== INSTRUCTIONS TO FOLLOW ==
Copy out each line of the listing below that contains the word "null".

== MATERIAL TO PROCESS ==
########################################

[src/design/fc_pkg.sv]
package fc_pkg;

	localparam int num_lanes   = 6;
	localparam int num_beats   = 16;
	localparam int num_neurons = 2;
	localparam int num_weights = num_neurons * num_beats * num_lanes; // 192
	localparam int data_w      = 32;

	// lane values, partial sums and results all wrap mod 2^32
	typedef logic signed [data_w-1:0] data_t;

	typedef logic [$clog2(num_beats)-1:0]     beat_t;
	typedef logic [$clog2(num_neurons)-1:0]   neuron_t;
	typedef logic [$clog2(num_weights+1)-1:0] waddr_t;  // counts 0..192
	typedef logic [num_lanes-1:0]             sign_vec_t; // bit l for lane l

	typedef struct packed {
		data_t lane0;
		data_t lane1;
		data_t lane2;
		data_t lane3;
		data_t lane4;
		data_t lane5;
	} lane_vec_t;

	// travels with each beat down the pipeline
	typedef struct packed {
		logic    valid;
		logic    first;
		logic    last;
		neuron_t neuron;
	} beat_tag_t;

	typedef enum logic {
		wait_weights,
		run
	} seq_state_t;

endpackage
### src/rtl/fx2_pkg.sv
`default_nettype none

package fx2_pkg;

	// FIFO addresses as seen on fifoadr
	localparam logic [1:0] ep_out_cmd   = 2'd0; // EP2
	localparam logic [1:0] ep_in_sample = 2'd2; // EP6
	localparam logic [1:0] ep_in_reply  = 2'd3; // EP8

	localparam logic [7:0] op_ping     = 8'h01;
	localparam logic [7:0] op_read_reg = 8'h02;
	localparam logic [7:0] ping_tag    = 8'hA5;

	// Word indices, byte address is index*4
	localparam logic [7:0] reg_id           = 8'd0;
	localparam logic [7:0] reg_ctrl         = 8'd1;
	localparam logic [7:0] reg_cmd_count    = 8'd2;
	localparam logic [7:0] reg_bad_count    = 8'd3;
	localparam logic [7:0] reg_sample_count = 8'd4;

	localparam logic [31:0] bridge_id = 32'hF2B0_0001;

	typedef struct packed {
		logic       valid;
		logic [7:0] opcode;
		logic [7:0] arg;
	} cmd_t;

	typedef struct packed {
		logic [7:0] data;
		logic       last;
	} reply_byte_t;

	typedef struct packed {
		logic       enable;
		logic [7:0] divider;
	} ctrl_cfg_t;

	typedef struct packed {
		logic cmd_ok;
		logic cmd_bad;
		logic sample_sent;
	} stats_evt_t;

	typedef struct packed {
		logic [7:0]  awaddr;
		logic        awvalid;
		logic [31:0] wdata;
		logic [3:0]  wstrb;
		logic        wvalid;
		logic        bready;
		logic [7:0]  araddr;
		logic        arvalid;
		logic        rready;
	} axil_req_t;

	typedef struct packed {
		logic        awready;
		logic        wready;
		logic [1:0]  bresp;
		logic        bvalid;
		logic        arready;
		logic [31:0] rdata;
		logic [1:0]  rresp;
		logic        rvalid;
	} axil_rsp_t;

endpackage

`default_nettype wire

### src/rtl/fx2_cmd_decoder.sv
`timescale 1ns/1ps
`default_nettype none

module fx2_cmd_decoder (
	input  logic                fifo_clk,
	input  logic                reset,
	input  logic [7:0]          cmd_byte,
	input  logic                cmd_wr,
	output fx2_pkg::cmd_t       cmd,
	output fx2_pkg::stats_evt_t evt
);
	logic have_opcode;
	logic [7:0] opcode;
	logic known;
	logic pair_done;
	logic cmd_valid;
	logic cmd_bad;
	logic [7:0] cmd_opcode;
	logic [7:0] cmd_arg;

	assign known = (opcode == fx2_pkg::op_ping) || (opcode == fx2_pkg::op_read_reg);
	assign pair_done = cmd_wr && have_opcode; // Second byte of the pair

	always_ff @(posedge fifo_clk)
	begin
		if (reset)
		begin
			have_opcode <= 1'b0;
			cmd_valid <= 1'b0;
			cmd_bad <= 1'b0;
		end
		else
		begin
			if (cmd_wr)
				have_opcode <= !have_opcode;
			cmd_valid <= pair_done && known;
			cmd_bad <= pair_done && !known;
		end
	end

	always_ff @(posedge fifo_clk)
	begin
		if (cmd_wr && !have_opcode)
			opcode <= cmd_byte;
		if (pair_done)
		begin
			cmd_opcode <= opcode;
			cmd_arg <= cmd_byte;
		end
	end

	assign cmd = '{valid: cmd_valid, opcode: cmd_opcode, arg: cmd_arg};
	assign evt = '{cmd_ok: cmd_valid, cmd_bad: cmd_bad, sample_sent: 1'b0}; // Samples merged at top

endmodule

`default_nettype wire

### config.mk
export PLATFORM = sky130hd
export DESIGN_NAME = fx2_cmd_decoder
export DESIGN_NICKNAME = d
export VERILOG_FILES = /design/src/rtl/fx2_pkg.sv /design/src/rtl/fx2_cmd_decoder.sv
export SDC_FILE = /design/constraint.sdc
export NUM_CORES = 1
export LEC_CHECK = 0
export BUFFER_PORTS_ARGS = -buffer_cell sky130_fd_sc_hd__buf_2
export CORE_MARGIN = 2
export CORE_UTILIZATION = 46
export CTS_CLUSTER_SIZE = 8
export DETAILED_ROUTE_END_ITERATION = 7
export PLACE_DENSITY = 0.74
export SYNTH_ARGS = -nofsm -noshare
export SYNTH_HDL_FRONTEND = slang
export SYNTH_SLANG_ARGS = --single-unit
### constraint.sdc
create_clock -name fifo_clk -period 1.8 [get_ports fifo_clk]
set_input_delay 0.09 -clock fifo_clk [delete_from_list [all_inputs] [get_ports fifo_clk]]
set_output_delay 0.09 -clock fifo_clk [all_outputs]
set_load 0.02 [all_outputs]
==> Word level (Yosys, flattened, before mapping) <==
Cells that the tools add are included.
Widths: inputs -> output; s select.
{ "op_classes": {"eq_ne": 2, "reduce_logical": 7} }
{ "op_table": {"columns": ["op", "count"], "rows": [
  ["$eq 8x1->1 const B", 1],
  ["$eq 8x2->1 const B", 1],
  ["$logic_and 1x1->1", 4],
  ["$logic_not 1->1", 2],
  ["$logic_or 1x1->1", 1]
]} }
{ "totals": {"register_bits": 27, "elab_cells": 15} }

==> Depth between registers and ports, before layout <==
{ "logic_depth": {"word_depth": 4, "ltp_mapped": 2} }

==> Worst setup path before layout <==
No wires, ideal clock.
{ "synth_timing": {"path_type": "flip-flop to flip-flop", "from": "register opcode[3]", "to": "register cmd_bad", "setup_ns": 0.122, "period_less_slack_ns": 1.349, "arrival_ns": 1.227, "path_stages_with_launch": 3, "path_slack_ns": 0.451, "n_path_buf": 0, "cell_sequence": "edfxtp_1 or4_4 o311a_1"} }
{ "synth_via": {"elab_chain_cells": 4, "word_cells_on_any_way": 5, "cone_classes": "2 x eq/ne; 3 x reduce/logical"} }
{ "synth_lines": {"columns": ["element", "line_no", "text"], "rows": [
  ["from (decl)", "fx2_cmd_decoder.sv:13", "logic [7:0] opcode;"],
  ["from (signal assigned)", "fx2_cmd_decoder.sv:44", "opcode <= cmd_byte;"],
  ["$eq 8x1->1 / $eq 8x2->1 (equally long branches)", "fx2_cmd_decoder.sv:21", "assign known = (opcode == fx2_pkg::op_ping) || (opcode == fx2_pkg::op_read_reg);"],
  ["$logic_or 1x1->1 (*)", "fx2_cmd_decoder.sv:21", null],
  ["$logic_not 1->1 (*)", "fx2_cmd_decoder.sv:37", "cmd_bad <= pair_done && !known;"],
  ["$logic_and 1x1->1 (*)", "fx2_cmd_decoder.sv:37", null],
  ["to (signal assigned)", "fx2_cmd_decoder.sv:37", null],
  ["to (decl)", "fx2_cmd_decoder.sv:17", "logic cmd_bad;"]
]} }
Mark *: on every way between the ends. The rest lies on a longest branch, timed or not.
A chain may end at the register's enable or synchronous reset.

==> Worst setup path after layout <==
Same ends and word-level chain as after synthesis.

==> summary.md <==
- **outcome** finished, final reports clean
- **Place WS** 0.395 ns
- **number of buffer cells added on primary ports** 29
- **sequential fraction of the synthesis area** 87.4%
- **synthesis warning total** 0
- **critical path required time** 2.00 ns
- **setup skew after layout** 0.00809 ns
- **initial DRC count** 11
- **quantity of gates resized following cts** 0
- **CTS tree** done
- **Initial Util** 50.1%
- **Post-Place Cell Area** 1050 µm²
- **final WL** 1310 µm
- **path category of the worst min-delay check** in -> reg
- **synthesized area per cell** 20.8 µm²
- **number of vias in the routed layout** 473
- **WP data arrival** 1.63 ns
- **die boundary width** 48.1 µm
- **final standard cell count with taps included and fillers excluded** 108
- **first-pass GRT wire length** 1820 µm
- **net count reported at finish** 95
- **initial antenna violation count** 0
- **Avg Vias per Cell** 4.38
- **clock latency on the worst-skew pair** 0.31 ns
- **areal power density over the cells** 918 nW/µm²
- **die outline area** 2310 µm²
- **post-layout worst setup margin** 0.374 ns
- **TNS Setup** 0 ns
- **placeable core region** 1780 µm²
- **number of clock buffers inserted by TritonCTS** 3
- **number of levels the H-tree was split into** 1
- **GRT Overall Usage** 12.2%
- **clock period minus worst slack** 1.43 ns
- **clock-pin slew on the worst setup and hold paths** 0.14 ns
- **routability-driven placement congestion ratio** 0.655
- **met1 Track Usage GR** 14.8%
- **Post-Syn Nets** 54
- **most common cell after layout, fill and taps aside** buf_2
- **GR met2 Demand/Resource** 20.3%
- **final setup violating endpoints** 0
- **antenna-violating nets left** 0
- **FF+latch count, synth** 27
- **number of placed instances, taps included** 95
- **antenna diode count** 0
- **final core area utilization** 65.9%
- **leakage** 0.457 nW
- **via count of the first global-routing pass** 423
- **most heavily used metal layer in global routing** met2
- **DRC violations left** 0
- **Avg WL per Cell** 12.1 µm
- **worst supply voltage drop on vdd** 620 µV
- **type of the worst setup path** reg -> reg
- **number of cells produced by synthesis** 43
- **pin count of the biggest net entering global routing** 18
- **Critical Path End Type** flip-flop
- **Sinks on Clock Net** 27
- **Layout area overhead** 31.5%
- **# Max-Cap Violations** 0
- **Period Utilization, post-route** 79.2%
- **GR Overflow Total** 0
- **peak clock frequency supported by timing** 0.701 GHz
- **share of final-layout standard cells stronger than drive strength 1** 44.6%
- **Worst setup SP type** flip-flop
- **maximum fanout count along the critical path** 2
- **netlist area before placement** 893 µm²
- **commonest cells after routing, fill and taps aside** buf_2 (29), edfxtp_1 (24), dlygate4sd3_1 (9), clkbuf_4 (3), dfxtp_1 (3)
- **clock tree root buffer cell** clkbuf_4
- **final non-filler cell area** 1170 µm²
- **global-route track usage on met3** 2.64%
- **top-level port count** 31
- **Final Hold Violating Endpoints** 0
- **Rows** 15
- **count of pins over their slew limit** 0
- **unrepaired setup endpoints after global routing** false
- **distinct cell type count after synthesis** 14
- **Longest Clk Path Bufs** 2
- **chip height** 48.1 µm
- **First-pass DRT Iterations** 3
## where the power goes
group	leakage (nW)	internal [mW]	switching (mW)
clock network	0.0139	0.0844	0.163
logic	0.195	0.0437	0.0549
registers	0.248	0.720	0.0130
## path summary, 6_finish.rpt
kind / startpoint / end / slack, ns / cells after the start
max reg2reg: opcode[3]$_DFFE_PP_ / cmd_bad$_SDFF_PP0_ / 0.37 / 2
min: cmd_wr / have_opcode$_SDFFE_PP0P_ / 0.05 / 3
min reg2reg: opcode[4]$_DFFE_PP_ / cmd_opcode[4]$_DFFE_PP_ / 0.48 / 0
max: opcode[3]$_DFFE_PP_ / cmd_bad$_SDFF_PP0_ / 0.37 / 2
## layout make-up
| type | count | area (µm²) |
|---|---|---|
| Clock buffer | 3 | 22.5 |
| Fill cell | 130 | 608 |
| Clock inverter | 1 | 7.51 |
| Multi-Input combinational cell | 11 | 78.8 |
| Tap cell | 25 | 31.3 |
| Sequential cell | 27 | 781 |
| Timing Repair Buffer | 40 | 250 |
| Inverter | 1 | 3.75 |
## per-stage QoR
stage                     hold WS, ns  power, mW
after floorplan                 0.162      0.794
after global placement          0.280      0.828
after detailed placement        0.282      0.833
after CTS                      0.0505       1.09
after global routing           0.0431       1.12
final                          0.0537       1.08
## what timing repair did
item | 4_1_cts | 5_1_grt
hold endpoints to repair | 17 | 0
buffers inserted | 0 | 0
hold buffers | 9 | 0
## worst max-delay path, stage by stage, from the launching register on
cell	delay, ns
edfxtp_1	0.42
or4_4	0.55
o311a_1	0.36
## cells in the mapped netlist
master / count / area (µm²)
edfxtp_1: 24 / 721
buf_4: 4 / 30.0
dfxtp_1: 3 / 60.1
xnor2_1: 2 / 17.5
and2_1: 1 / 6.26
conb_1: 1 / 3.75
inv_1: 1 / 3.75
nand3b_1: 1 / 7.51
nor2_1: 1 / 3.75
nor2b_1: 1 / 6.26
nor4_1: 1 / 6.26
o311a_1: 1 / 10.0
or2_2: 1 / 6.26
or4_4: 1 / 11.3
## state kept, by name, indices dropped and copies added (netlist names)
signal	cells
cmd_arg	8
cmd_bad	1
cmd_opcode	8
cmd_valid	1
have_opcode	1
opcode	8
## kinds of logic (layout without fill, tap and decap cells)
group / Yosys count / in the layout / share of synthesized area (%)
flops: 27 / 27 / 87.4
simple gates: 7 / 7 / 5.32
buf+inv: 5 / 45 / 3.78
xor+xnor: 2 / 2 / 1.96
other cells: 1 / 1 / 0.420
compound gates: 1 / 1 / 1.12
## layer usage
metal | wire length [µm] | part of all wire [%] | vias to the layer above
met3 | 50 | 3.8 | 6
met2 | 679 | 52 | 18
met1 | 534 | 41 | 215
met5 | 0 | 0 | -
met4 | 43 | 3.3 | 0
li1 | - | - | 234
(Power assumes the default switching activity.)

########################################

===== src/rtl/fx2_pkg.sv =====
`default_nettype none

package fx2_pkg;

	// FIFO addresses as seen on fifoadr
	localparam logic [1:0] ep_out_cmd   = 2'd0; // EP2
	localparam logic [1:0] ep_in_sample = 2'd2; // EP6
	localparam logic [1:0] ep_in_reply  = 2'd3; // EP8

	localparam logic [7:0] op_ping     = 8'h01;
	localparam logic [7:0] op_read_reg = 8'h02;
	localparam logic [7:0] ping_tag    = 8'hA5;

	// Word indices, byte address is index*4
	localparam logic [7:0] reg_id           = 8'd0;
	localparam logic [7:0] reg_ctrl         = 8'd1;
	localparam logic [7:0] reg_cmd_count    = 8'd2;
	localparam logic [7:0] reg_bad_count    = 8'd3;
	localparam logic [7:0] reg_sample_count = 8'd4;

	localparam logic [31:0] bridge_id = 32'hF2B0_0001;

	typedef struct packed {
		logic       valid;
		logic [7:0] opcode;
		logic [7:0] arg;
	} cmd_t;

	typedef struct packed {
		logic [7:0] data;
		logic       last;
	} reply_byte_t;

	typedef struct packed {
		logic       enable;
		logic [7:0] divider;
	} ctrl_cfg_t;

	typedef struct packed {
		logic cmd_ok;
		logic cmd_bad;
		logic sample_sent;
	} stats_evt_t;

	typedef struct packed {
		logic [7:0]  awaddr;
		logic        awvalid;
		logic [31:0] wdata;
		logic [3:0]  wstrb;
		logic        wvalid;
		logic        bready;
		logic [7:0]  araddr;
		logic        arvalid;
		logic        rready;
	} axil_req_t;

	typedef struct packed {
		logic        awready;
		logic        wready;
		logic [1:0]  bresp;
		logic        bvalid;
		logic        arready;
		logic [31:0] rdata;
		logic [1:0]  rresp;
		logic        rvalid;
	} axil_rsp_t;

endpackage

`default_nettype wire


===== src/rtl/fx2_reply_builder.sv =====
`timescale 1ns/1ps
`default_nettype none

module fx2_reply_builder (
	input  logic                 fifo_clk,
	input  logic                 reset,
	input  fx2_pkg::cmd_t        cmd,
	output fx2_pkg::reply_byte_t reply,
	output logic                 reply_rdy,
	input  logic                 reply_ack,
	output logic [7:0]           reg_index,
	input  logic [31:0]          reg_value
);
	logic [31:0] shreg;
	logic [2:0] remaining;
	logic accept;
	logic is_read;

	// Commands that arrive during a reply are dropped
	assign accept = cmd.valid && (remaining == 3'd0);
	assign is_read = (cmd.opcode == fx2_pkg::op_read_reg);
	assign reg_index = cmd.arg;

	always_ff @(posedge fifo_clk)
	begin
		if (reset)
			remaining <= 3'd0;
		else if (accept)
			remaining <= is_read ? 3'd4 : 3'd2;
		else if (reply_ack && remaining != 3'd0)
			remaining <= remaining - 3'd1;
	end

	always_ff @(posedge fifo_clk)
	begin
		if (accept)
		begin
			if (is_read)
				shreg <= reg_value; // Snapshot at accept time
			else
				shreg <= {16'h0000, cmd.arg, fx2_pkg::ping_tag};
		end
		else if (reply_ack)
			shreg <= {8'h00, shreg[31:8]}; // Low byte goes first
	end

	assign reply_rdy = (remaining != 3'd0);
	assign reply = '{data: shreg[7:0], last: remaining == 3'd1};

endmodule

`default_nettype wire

########################################

== EXERCISE ANSWER ==
  ["$logic_or 1x1->1 (*)", "fx2_cmd_decoder.sv:21", null],
  ["$logic_and 1x1->1 (*)", "fx2_cmd_decoder.sv:37", null],
  ["to (signal assigned)", "fx2_cmd_decoder.sv:37", null],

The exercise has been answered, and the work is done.